Step 1. \( P(W|S) \)
Learn the likelihood of each word existing in Spam and Non-spam from train_data or the 1st-half of tune_data;
e.g. There are 2000 Spam and 2000 Non-spam in train_data, the number of Spam which has word \(W1\)
is 1234, the number of Non-spam which has word \(W1\)
is 567. So, \( P(W|S) = 1234/2000 \)
, \( P(W|H) = 567/2000 \)
;
Step 2. \( P(S|W) \)
I can now evaluate each mail from u01_eval, u02_eval, or the 2nd-half of tune_data;
For each word in a mail, I calculate its \(P(S|W)\)
, and then I sort all the \(P(S|W)\)
of words in this mail by Decreasing order. And I just pick the first some of these words (e.g. 15 words, called interesting words) to calculate the Combining Probability of this mail. This is the probability of this mail to be a Spam.
e.g. \( P = P1P2…P15 / P1P2…P15 + (1-P1)(1-P2)…(1-P15) \)
, where \(P1\)
is the simple symbol of \(P(S|W1)\)
.
I can predict whether a mail is a Spam or not based on this probability \(P\)
.
Step 3. Tuning Parameters
There are some parameters not decided yet for evaluation. So the tune_data is used to decide those parameters. I cannot do this tuning process directly on u02_eval because if I did so, I would cheat based on test data. And, I cannot add tune_data into train_data because the word IDs of these two files are different.
Step 4. Optimize Inbox
For u00, I have also a sample of u00_tune_data, which could be used to tune parameters only for u00_eval. With this different parameters, I also train on train_data and then evaluate on u00_eval.
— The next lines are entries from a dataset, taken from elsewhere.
`config.mk`:
```
export PLATFORM = sky130hd
export DESIGN_NAME = mss_top
export DESIGN_NICKNAME = d
export VERILOG_FILES = /design/src/mss_pkg.sv /design/src/mss_sync.sv /design/src/mss_top.sv
export VERILOG_INCLUDE_DIRS = /design/src
export SDC_FILE = /design/constraint.sdc
export NUM_CORES = 1
export LEC_CHECK = 0
export BUFFER_PORTS_ARGS = -buffer_cell sky130_fd_sc_hd__buf_4
export CELL_PAD_IN_SITES_DETAIL_PLACEMENT = 2
export CELL_PAD_IN_SITES_GLOBAL_PLACEMENT = 2
export CORE_ASPECT_RATIO = 1.2
export CORE_UTILIZATION = 45
export DETAILED_ROUTE_END_ITERATION = 16
export PLACE_DENSITY = 0.84
export SLEW_MARGIN = 30
export SYNTH_ARGS = -nofsm -noshare
export SYNTH_HDL_FRONTEND = slang
export SYNTH_HIERARCHICAL = 1
export SYNTH_SLANG_ARGS = --single-unit
```
`constraint.sdc`:
```
create_clock -name clk_i -period 5.8 [get_ports clk_i]
set_clock_uncertainty 0.1 [all_clocks]
set_input_delay 0 -clock clk_i [delete_from_list [all_inputs] [get_ports clk_i]]
set_output_delay 0 -clock clk_i [all_outputs]
set_load 0.1 [all_outputs]
```
`src/mss_defines.svh`:
```
// constants for the multiplexed scan sequencing block
`ifndef MSS_DEFINES_SVH
`define MSS_DEFINES_SVH
`define MSS_ADDR_CFG 8'h00
`define MSS_ADDR_HSC 8'h04
`define MSS_ADDR_FIFO 8'h08
`define MSS_ADDR_STAT 8'h0C
`define MSS_CFG_RST 16'h0000
`define MSS_HSC_RST 8'h00
`define MSS_HSC_CLEAR 8'h00
`define MSS_HSC_LOAD 8'h08
`define MSS_B_DRV 0
`define MSS_B_SCSEL 2
`define MSS_B_OUTBUF 5
`define MSS_B_CCC_LO 8
`define MSS_B_CCC_HI 10
`define MSS_B_MODE_LO 14
`define MSS_B_MODE_HI 15
`define MSS_MODE_HOST 2'b10
`define MSS_MODE_SEC 2'b01
`define MSS_H_EN 0
`define MSS_H_RUN 1
`define MSS_H_ONESHOT 4
`define MSS_H_CLRPTR 6
`define MSS_H_ARM 7
`define MSS_LIST_DEPTH 16
`define MSS_LIST_AW 4
`define MSS_CNT_W 7
`define MSS_SLOT_W 4
`define MSS_SLOT_DUMMY 4'hD
`define MSS_SLOT_SELF 4'h1
`endif

```
`src/mss_pkg.sv`:
```
// types for the multiplexed scan sequencing block
package mss_pkg;
    typedef enum logic [1:0] {
        MSS_IDLE = 2'b00,
        MSS_LOAD = 2'b01,
        MSS_RUN = 2'b10
    } mss_state_t;
endpackage : mss_pkg

```
`src/mss_sync.sv`:
```
// two flip-flop synchroniser for pin inputs
`timescale 1ns/100ps
`default_nettype none
module mss_sync (
    input wire logic clk_i, // clock
    input wire logic rst_n_i, // async reset, active low
    input wire logic d_i, // asynchronous level
    output logic q_o // synchronised level
);
    logic s1_ff;
    logic s2_ff;
    always_ff @(posedge clk_i or negedge rst_n_i)
    begin
        if (!rst_n_i)
        begin
            s1_ff <= 1'b1;
            s2_ff <= 1'b1;
        end
        else
        begin
            s1_ff <= d_i;
            s2_ff <= s1_ff;
        end
    end
    assign q_o = s2_ff;
endmodule : mss_sync
`default_nettype wire

```
`src/mss_top.sv`:
```
// module configuration, scan-list sequencer and axi4-lite register slave
//
// Decided for this implementation: register access over AXI4-Lite and the address map.
`timescale 1ns/100ps
`default_nettype none
`include "mss_defines.svh"
module mss_top
    import mss_pkg::*;
(
    input wire logic clk_i, // 10 MHz clock
    input wire logic rst_n_i, // async reset, active low
    input wire logic [7:0] s_axi_awaddr, // write address
    input wire logic s_axi_awvalid, // write address valid
    output logic s_axi_awready, // write address ready
    input wire logic [31:0] s_axi_wdata, // write data
    input wire logic [3:0] s_axi_wstrb, // write strobes
    input wire logic s_axi_wvalid, // write data valid
    output logic s_axi_wready, // write data ready
    output logic [1:0] s_axi_bresp, // write response
    output logic s_axi_bvalid, // write response valid
    input wire logic s_axi_bready, // write response ready
    input wire logic [7:0] s_axi_araddr, // read address
    input wire logic s_axi_arvalid, // read address valid
    output logic s_axi_arready, // read address ready
    output logic [31:0] s_axi_rdata, // read data
    output logic [1:0] s_axi_rresp, // read response
    output logic s_axi_rvalid, // read data valid
    input wire logic s_axi_rready, // read data ready
    input wire logic conversion_pacing_clock_n_i, // host scan clock pin
    input wire logic backplane_trigger_zero_i, // trigger line zero pin
    input wire logic scan_select_n_i, // scan select pin, active low
    output logic backplane_trigger_zero_o, // trigger zero drive value
    output logic backplane_trigger_zero_oe_o, // trigger zero drive enable
    output logic line_zero_drive_o, // drive shared analog line zero
    output logic muxed_output_channel_fwd_o, // line zero to muxed output
    output logic [2:0] channel_pointer_o, // current channel pointer
    output logic [3:0] scan_slot_o, // slot addressed by current entry
    output logic scan_active_o // sequencer running
);
    logic pace_s, trig_s, ssel_s;
    mss_sync u_pace (.clk_i(clk_i), .rst_n_i(rst_n_i), .d_i(conversion_pacing_clock_n_i), .q_o(pace_s));
    mss_sync u_trig (.clk_i(clk_i), .rst_n_i(rst_n_i), .d_i(backplane_trigger_zero_i), .q_o(trig_s));
    mss_sync u_ssel (.clk_i(clk_i), .rst_n_i(rst_n_i), .d_i(scan_select_n_i), .q_o(ssel_s));

    // bus slave: write and read channels
    logic aw_ff, w_ff, bv_ff, rv_ff;
    logic [7:0] awa_ff;
    logic [31:0] wd_ff, rd_ff;
    logic [3:0] ws_ff;
    logic [1:0] br_ff, rr_ff;
    logic nxt_aw, nxt_w, nxt_bv, nxt_rv;
    logic [7:0] nxt_awa;
    logic [31:0] nxt_wd, nxt_rd;
    logic [3:0] nxt_ws;
    logic [1:0] nxt_br, nxt_rr;
    logic wr_go, rd_go;
    logic [15:0] cfg_ff, nxt_cfg;
    logic [7:0] hsc_ff, nxt_hsc;
    logic [10:0] list_mem [`MSS_LIST_DEPTH];
    logic [`MSS_LIST_AW:0] wcnt_ff, nxt_wcnt;
    logic [`MSS_LIST_AW-1:0] rptr_ff, nxt_rptr;
    logic [`MSS_CNT_W-1:0] left_ff, nxt_left;
    logic [2:0] chan_ff, nxt_chan;
    logic [3:0] slot_ff, nxt_slot;
    logic clk_prev_ff, nxt_clk_prev;
    logic hsc_wr_ff, nxt_hsc_wr;
    mss_state_t st_ff, nxt_st;
    logic fifo_wr, clk_edge, last_entry;
    logic [1:0] mode;
    logic secondary, host_side, scan_en, gated;

    assign wr_go = aw_ff && w_ff && !bv_ff;
    assign fifo_wr = wr_go && awa_ff == `MSS_ADDR_FIFO && st_ff == MSS_LOAD && !wcnt_ff[`MSS_LIST_AW];

    always_comb
    begin
        nxt_aw = aw_ff;
        nxt_w = w_ff;
        nxt_awa = awa_ff;
        nxt_wd = wd_ff;
        nxt_ws = ws_ff;
        nxt_bv = bv_ff;
        nxt_br = br_ff;
        nxt_cfg = cfg_ff;
        nxt_hsc = hsc_ff;
        nxt_hsc_wr = 1'b0;
        if (s_axi_awvalid && s_axi_awready)
        begin
            nxt_aw = 1'b1;
            nxt_awa = s_axi_awaddr;
        end
        if (s_axi_wvalid && s_axi_wready)
        begin
            nxt_w = 1'b1;
            nxt_wd = s_axi_wdata;
            nxt_ws = s_axi_wstrb;
        end
        if (wr_go)
        begin
            nxt_aw = 1'b0;
            nxt_w = 1'b0;
            nxt_bv = 1'b1;
            nxt_br = 2'b00;
            unique case (awa_ff)
                `MSS_ADDR_CFG:
                begin
                    if (ws_ff[0]) nxt_cfg[7:0] = wd_ff[7:0];
                    if (ws_ff[1]) nxt_cfg[15:8] = wd_ff[15:8];
                end
                `MSS_ADDR_HSC:
                begin
                    if (ws_ff[0])
                    begin
                        nxt_hsc = wd_ff[7:0];
                        nxt_hsc_wr = 1'b1;
                    end
                end
                `MSS_ADDR_FIFO:
                begin
                    // a full list or write outside the load phase is refused
                    if (!fifo_wr) nxt_br = 2'b10;
                end
                `MSS_ADDR_STAT:
                begin
                    nxt_br = 2'b00;
                end
                default: nxt_br = 2'b10;
            endcase
        end
        if (bv_ff && s_axi_bready)
            nxt_bv = 1'b0;
    end

    assign s_axi_awready = !aw_ff && !bv_ff;
    assign s_axi_wready = !w_ff && !bv_ff;
    assign s_axi_bvalid = bv_ff;
    assign s_axi_bresp = br_ff;
    assign rd_go = s_axi_arvalid && s_axi_arready;
    assign s_axi_arready = !rv_ff;
    assign s_axi_rvalid = rv_ff;
    assign s_axi_rdata = rd_ff;
    assign s_axi_rresp = rr_ff;

    always_comb
    begin
        nxt_rv = rv_ff;
        nxt_rd = rd_ff;
        nxt_rr = rr_ff;
        if (rd_go)
        begin
            nxt_rv = 1'b1;
            nxt_rr = 2'b00;
            nxt_rd = 32'h0000_0000;
            unique case (s_axi_araddr)
                `MSS_ADDR_CFG: nxt_rd[15:0] = cfg_ff;
                `MSS_ADDR_HSC: nxt_rd[7:0] = hsc_ff;
                `MSS_ADDR_FIFO: nxt_rd[`MSS_LIST_AW:0] = wcnt_ff;
                `MSS_ADDR_STAT: nxt_rd[11:0] = {slot_ff, chan_ff, line_zero_drive_o, st_ff, rptr_ff[1:0]};
                default: nxt_rr = 2'b10;
            endcase
        end
        else if (rv_ff && s_axi_rready)
            nxt_rv = 1'b0;
    end

    // configuration decode
    assign mode = cfg_ff[`MSS_B_MODE_HI:`MSS_B_MODE_LO];
    assign secondary = mode == `MSS_MODE_SEC;
    assign host_side = mode == `MSS_MODE_HOST;
    assign scan_en = cfg_ff[`MSS_B_SCSEL];
    // drive passes when scan select is disabled, or when enabled and asserted low
    assign gated = scan_en ? !ssel_s : 1'b1;
    // output-buffer routing means line zero is received, never driven
    assign line_zero_drive_o = cfg_ff[`MSS_B_DRV] && !cfg_ff[`MSS_B_OUTBUF] && gated;
    // forwarding via output buffer or config bit 1 when bus line zero is routed to host
    assign muxed_output_channel_fwd_o = host_side && (cfg_ff[`MSS_B_OUTBUF] || cfg_ff[1]);
    assign backplane_trigger_zero_o = pace_s;
    assign backplane_trigger_zero_oe_o = host_side && cfg_ff[`MSS_B_DRV] && cfg_ff[1];

    // scan sequencer: clock source picked per configuration
    assign clk_edge = (secondary ? trig_s : pace_s) == 1'b0 && clk_prev_ff;
    assign last_entry = {1'b0, rptr_ff} == wcnt_ff - 5'd1;

    always_comb
    begin
        nxt_st = st_ff;
        nxt_wcnt = wcnt_ff;
        nxt_rptr = rptr_ff;
        nxt_left = left_ff;
        nxt_chan = chan_ff;
        nxt_slot = slot_ff;
        nxt_clk_prev = secondary ? trig_s : pace_s;
        if (fifo_wr)
            nxt_wcnt = wcnt_ff + 5'd1;
        unique case (st_ff)
            MSS_IDLE:
            begin
                if (hsc_ff[`MSS_H_ARM] && hsc_ff[`MSS_H_CLRPTR])
                    nxt_rptr = '0;
                else if (hsc_ff == `MSS_HSC_LOAD)
                begin
                    // load phase appends; only a zero write empties the list, so a rerun keeps it
                    nxt_st = MSS_LOAD;
                end
                else if (hsc_wr_ff && hsc_ff[`MSS_H_EN] && hsc_ff[`MSS_H_RUN] && wcnt_ff != 5'd0)
                begin
                    nxt_st = MSS_RUN;
                    nxt_rptr = '0;
                    {nxt_slot, nxt_left} = list_mem[0];
                    nxt_chan = cfg_ff[`MSS_B_CCC_HI:`MSS_B_CCC_LO];
                end
            end
            MSS_LOAD:
            begin
                if (hsc_ff[`MSS_H_CLRPTR])
                    nxt_st = MSS_IDLE;
                else if (hsc_ff[5])
                    nxt_st = MSS_IDLE;
            end
            MSS_RUN:
            begin
                if (!hsc_ff[`MSS_H_EN])
                    nxt_st = MSS_IDLE;
                else if (clk_edge)
                begin
                    nxt_chan = chan_ff + 3'd1;
                    if (left_ff != '0)
                        nxt_left = left_ff - 7'd1;
                    else
                    begin
                        if (last_entry && hsc_ff[`MSS_H_ONESHOT])
                            nxt_st = MSS_IDLE;
                        nxt_rptr = last_entry ? '0 : rptr_ff + 4'd1;
                        {nxt_slot, nxt_left} = list_mem[last_entry ? 4'd0 : rptr_ff + 4'd1];
                        nxt_chan = cfg_ff[`MSS_B_CCC_HI:`MSS_B_CCC_LO];
                    end
                end
            end
            default: nxt_st = MSS_IDLE;
        endcase
        // start needs a fresh write, so a finished one-shot run stays stopped
        if (hsc_wr_ff && hsc_ff == `MSS_HSC_CLEAR)
            nxt_wcnt = '0;
    end

    always_ff @(posedge clk_i)
    begin
        if (fifo_wr)
            list_mem[wcnt_ff[`MSS_LIST_AW-1:0]] <= wd_ff[10:0];
    end

    always_ff @(posedge clk_i or negedge rst_n_i)
    begin
        if (!rst_n_i)
        begin
            aw_ff <= 1'b0;
            w_ff <= 1'b0;
            awa_ff <= 8'h00;
            wd_ff <= 32'h0000_0000;
            ws_ff <= 4'h0;
            bv_ff <= 1'b0;
            br_ff <= 2'b00;
            rv_ff <= 1'b0;
            rd_ff <= 32'h0000_0000;
            rr_ff <= 2'b00;
            cfg_ff <= `MSS_CFG_RST;
            hsc_ff <= `MSS_HSC_RST;
            st_ff <= MSS_IDLE;
            wcnt_ff <= '0;
            rptr_ff <= '0;
            left_ff <= '0;
            chan_ff <= 3'h0;
            slot_ff <= 4'h0;
            clk_prev_ff <= 1'b1;
            hsc_wr_ff <= 1'b0;
        end
        else
        begin
            aw_ff <= nxt_aw;
            w_ff <= nxt_w;
            awa_ff <= nxt_awa;
            wd_ff <= nxt_wd;
            ws_ff <= nxt_ws;
            bv_ff <= nxt_bv;
            br_ff <= nxt_br;
            rv_ff <= nxt_rv;
            rd_ff <= nxt_rd;
            rr_ff <= nxt_rr;
            cfg_ff <= nxt_cfg;
            hsc_ff <= nxt_hsc;
            st_ff <= nxt_st;
            wcnt_ff <= nxt_wcnt;
            rptr_ff <= nxt_rptr;
            left_ff <= nxt_left;
            chan_ff <= nxt_chan;
            slot_ff <= nxt_slot;
            clk_prev_ff <= nxt_clk_prev;
            hsc_wr_ff <= nxt_hsc_wr;
        end
    end

    assign channel_pointer_o = chan_ff;
    assign scan_slot_o = slot_ff;
    assign scan_active_o = st_ff == MSS_RUN;
endmodule : mss_top
`default_nettype wire

```
==> Yosys cells after proc, flatten, opt, wreduce, memory -nomap -nowiden <==
Memory sizes are Yosys's and may differ from the RTL's.
Cells that the tools add are included.
{ "word_totals": {"mem_count": 1, "output_inout_bits": 53, "latch_bits": 0, "register_bits": 107, "elab_cells": 175, "ram_bits": 176, "romBits": 0} }
{ "op_classes": {"n_lt_le_gt_ge": 0, "n_div": 0, "n_addsub": 5, "n_mul": 0, "eq_ne": 25, "shift": 0, "n_bitwise": 1, "reduce_logical": 53, "muxes": 63} }
{ "mem_list": {"columns": ["memory", "words", "word_bits", "rd", "rd_clocked_by_memory_dff", "write_ports", "line", "text"], "rows": [
  ["list_mem", 16, 11, 2, 0, 1, "mss_top.sv:59", "logic [10:0] list_mem [`MSS_LIST_DEPTH];"]
]} }
{ "op_table": {"columns": ["op", "n"], "rows": [
  ["2-to-1 mux 4 bit", 14],
  ["2-to-1 mux 7 bit", 6],
  ["== test 8 x 4 -> 1 bit, second input constant", 5],
  ["logical AND 1 bit", 24],
  ["zero test 8 bit", 3],
  ["one-hot mux 4 bit (2 select lines)", 3],
  ["2-to-1 mux 2 bit", 11],
  ["one-hot mux 5 bit (4 select lines)", 1],
  ["2-to-1 mux 3 bit", 6],
  ["AND reduction 6 bit", 3],
  ["== test 8 x 3 -> 1 bit, second input constant", 2],
  ["2-to-1 mux 1 bit", 15],
  ["!= test 3 bit, second input constant", 5],
  ["one-hot mux 7 bit (2 select lines)", 1],
  ["nonzero test 2 bit", 6],
  ["2-to-1 mux 5 bit", 2],
  ["one-hot mux 3 bit (3 select lines)", 1],
  ["AND reduction 3 bit", 3],
  ["!= test 2 bit, second input constant", 4],
  ["zero test 1 bit", 7],
  ["AND reduction 7 bit", 1],
  ["nonzero test 7 bit", 1],
  ["subtractor 7 x 1 -> 7 bit, second input constant", 1],
  ["!= test 3 x 2 -> 1 bit, second input constant", 2],
  ["17 further kinds", 20]
]} }

==> Logic depth before layout (Yosys ltp) <==
Gate-level depths: netlist of run 1.
{ "depth": {"word_depth": 8, "depth_mapped": 11, "mapped_depth_nobuf": 9} }

==> By module <==
Netlist of run 1, hierarchy kept.
{ "modules_own_cells": {"columns": ["module", "area_each_um2", "seq_area_each_um2", "cells_each", "instances"], "rows": [
  ["mss_top", 11886.4, 7763.7, 858, 1],
  ["mss_sync", 52.6, 52.6, 2, 3]
]} }

==> Worst setup path before layout of run 1 <==
OpenSTA, ideal clock, no wires.
{ "synth_timing": {"path_kind": "reg-to-reg", "startpoint": "reg bv_ff, in the netlist s_axi_bvalid", "endpoint": "reg wd_ff[10]", "path_stages_with_launch": 6, "synth_period_minus_slack_ns": 3.737, "setup_time_ns": 0.125, "setup_slack_ns": 2.063, "required_time_ns": 5.575, "arrival_time_ns": 3.512, "cell_sequence": "dfrtp_1 -> nor2_1 -> and2_1 -> clkbuf_1 -> clkbuf_1 -> mux2_2"} }
{ "synth_between": {"elab_chain_cells": 3} }
{ "synth_lines": {"columns": ["element", "line", "text"], "rows": [
  ["from (decl)", "mss_top.sv:46", "logic aw_ff, w_ff, bv_ff, rv_ff;"],
  ["from (signal assigned)", "mss_top.sv:284", "bv_ff <= nxt_bv;"],
  ["zero test 1 bit", "mss_top.sv:135", "assign s_axi_wready = !w_ff && !bv_ff;"],
  ["logical AND 1 bit", "mss_top.sv:135", null],
  ["net s_axi_wready", "mss_top.sv:18", "output logic s_axi_wready,"],
  ["logical AND 1 bit", "mss_top.sv:92", "if (s_axi_wvalid && s_axi_wready)"],
  ["to (signal assigned)", "mss_top.sv:282", "wd_ff <= nxt_wd;"],
  ["to (decl)", "mss_top.sv:48", "logic [31:0] wd_ff, rd_ff;"]
]} }
The timed path passes the listed nets, and every way through them passes these cells.
A chain may end at the register's enable or synchronous reset.

==> Worst setup path in the final report of run 1 <==
{ "layout_timing": {"startpoint": "reg wcnt_ff[0]", "endpoint": "reg left_ff[5]"} }
{ "layout_between": {"elab_chain_cells": 8, "word_cells_on_any_way": 12, "classes_between": "add/sub (1); eq/ne (2); mux (5); reduce/logical (3); memory (1)"} }
{ "layout_lines": {"columns": ["element", "line", "text"], "rows": [
  ["from (decl)", "mss_top.sv:60", "logic [`MSS_LIST_AW:0] wcnt_ff, nxt_wcnt;"],
  ["from (signal assigned)", "mss_top.sv:292", "wcnt_ff <= nxt_wcnt;"],
  ["subtractor 5 x 1 -> 5 bit", "mss_top.sv:182", "assign last_entry = {1'b0, rptr_ff} == wcnt_ff - 5'd1;"],
  ["== test 4 x 5 -> 1 bit", "mss_top.sv:182", null],
  ["2-to-1 mux 4 bit", "mss_top.sv:234", "{nxt_slot, nxt_left} = list_mem[last_entry ? 4'd0 : rptr_ff + 4'd1];"],
  ["memory (16 x 11 bit)", null, null],
  ["2-to-1 mux 7 bit", "mss_top.sv:227", "if (left_ff != '0)"],
  ["2-to-1 mux 7 bit", "mss_top.sv:224", "else if (clk_edge)"],
  ["2-to-1 mux 7 bit", "mss_top.sv:222", "if (!hsc_ff[`MSS_H_EN])"],
  ["one-hot mux 7 bit (2 select lines)", "mss_top.sv:195", "unique case (st_ff)"],
  ["to (signal assigned)", "mss_top.sv:294", "left_ff <= nxt_left;"],
  ["to (decl)", "mss_top.sv:62", "logic [`MSS_CNT_W-1:0] left_ff, nxt_left;"]
]} }
Parallel ways exist; a longest one is shown, timed or not. The select of a mux whose other input is x is not followed.

==> impl_results.md, run 1 <==
* Status: finished, final reports clean
* HP Start: s_axi_arvalid
* CP startpoint kind: flip-flop
* Post-Syn Area per Cell at 13.9 µm²
* Non-filler instance count after layout at 1351
* Root Buffer: clkbuf_16
* DRC errors left at 0
* GR Util All Layers at between 30% and 40%
* Core box area at between 0.02 and 0.03 mm²
* Worst Hold Class: in -> reg
* Clock slew at reported path FFs at 0.07 ns
* PortBufs at a little under 80
* Vias in the first global route at 10200
* Rel. slew slack at 30.1%
* Remaining global-route overflow at 0
* Post-route ant nets at 0
* Final setup violation count at 0
* DP Cell Count at 1257
* Placed Instance Area at 0.0130 mm²
* Pre-CTS WS at 1.81 ns
* Max-Cap Viols at 0
* Fin Setup TNS at 0 ns
* Most used DFF post-synth: edfxtp_1
* First-pass GRT wire length at 75100 µm
* Synth top area cells: edfxtp_1, dfrtp_1, mux2_2, mux4_2, mux2i_1
* Worst setup EP type: flip-flop
* R2r startpoint: wcnt_ff[0]$_DFFE_PN0P_
* Reg2reg setup slack at 1.10 ns
* IR drop worst, VDD at 0.378 mV
* Synth warn at 6
* Pwr dens at 380 mW/mm²
* Routed len/inst at 37.7 µm
* H-tree Lvls at 1
* Largest net degree at the start of global routing at between 60 and 70
* Design Area, Final at 0.0143 mm²
* Setup crit start: wcnt_ff[0]$_DFFE_PN0P_
* Post-Syn Area at between 0.01 and 0.015 mm²
* CTS Sinks at 281
* Top cell type's share of synthesized area at between 40% and 50%
* CP Data Arrival Time at 5.07 ns
* IO Pins at 115
* Post-synth EDFFs at 176
* Slew @ Worst Pin at 1.05 ns
* Seq cells post-synth at 281
* Die footprint at roughly 0.027 mm²
* Avg Vias per Cell at 6.79
* FP Rows at between 60 and 70
* Gp weighted congestion at 0.851
* CTS tree: built
* Slack of the critical path at 1.10 ns
* CP max FO at 15
* Hold Violations, Final at 0
* Crit path time final at 4.70 ns
* Synth unique cells at 73
* Sequential cell area fraction in the yosys report at 65.8%
* Height of the die at 181 µm
* Total setup buffers inserted after CTS at 0
* Post-synth ARST share at 37.4%
* Worst EP required at just over 6 ns
* Die X at ~150 µm
* Critical path class: reg -> reg
* Initial Utilization at ~46%
* DR vias at 9177
* Initial DRC Count at 1081
* Layout area overhead at 19.0%
* Total iterations of the first detailed-routing run at 5
* Worst skew pair latency at 0.58 ns
* Final net count at roughly 1100
* Max Root-Sink Buffers at 3
* Lkg Pwr at around 5.4 nW
* Dpl hpwl at 25300 µm
* Hold-fix buffer count after cts at between 40 and 50
* Unrepaired setup endpoints after global routing: false
* Cell with the most instances after synthesis: edfxtp_1
* Synthesized instance count at 864
* Synth cell count leaders: edfxtp_1, dfrtp_1, mux2_2, nand2_1, nor2_1
* Ant. Diodes at 0
* Tcrit/Tclk final at 81.1%
* Final Slew Violations at 0
* Share of cells above drive strength 1 at 25.0%
* Max Fclk at approximately 0.21 GHz
* Initial antenna violation count at 2
* Routed WL at 51000 µm
* Post-cts sizing count at 0
* CTS Buf Count at 29
* Yosys top cell by area: edfxtp_1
The result of this basic implementation is shown in Table 2:
Table 2: AUC of Basic Implementation of NB
Table1 | tune | u01 | u02 | u00_tune | u00 |
---|---|---|---|---|---|
AUC | 0.998056 | 0.899351 | 0.951194 | 0.992355 | 0.869827 |
u00_tuned | 0.996812 | 0.894598 |
The second line in Table 2 is results that evaluated with parameters tuned from file task_a_labeled_tune.tf
. The third line is results that evaluated with parameters tuned from file task_a_u00_tune.tf
. So this make sense that u00 has its individual features which could be learned separately.
And following Figure 3 is the roc curves in one plot. The red line is a random classifier; the green line of u00 is the curve for result of u00 after parameters tuned from task_a_u00_tune.tf
.
Figure 3: ROC curves of Basic NB
Improve Naive Bayes: Frequency & Anti-Spoof
When I statistic the likelihood, I only +1 time
when a word exists in Spam or Non-spam. I have not taken advantage of the frequency information yet.
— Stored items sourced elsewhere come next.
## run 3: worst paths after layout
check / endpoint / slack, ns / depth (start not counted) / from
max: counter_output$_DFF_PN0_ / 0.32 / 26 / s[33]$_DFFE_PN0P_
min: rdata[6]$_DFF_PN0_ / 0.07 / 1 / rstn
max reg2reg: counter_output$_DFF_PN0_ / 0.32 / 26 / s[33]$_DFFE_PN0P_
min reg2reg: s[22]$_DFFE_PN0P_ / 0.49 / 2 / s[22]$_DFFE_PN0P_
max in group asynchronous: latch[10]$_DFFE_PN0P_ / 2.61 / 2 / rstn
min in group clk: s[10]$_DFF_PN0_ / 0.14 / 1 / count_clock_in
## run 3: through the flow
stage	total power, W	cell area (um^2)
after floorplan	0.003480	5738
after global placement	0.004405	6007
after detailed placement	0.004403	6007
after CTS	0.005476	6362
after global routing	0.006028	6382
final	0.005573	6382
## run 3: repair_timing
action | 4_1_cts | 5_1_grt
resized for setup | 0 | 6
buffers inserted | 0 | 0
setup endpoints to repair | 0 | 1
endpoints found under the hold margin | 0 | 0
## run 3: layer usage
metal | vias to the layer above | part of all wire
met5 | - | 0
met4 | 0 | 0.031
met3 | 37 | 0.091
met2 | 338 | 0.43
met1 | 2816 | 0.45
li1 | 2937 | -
But if I simply add the true frequency value, it would also not reflect the real likelihood.
e.g. in task_a_labeled_train.tf
there is a mail, -1 9:84 35:324 67:2 74:18 92:6 132:3
I think the useful frequency should distinguish the low value, but should not be too big when the value is high. So I hope the frequency can be transformed to something like Figure 4.
Figure 4: Graph for \( y = log_2x + 1 \)
I choose 2 as the base of the logarithm for the reason that the conversion can distinguish 1 and 2. Here is the relation: 1 -> 1; 2 -> 2; [3,4] -> 3; [5..8] -> 4; etc.
However, there is a problem pointed out by Graham, “such an algorithm would be easy for spammers to spoof: just add a big chunk of random text to counterbalance the spam terms.” (from Better Bayesian Filtering (2003) Paul Graham )
I solve this problem by setting a maximum boundary for transformed frequency. When the transformed value is greater than this boundary, I just omit it for regarding this as a spoofing.
This improvement works, and increases the AUC a bit.
Table 3: AUC of Improved NB
Table1 | tune | u01 | u02 | u00_tune | u00 |
---|---|---|---|---|---|
AUC | 0.998196 | 0.912002 | 0.952196 | 0.991569 | 0.874134 |
u00_tuned | 0.991257 | 0.901313 |
I lost the parameters here, actually I can get 1% higher AUC here. Figure 5 shows ROC curves for Table 3:
Figure 5: ROC curves of improved NB
So, for this part, I implemented Graham’s method for Bayesian Filtering, and made a little improvement for taking frequency into consideration. By the way, I think Graham should have already taken frequency into account after published the first version of his Spam Filter, or he would not have mentioned those words about Spoof in the Better (2003) post.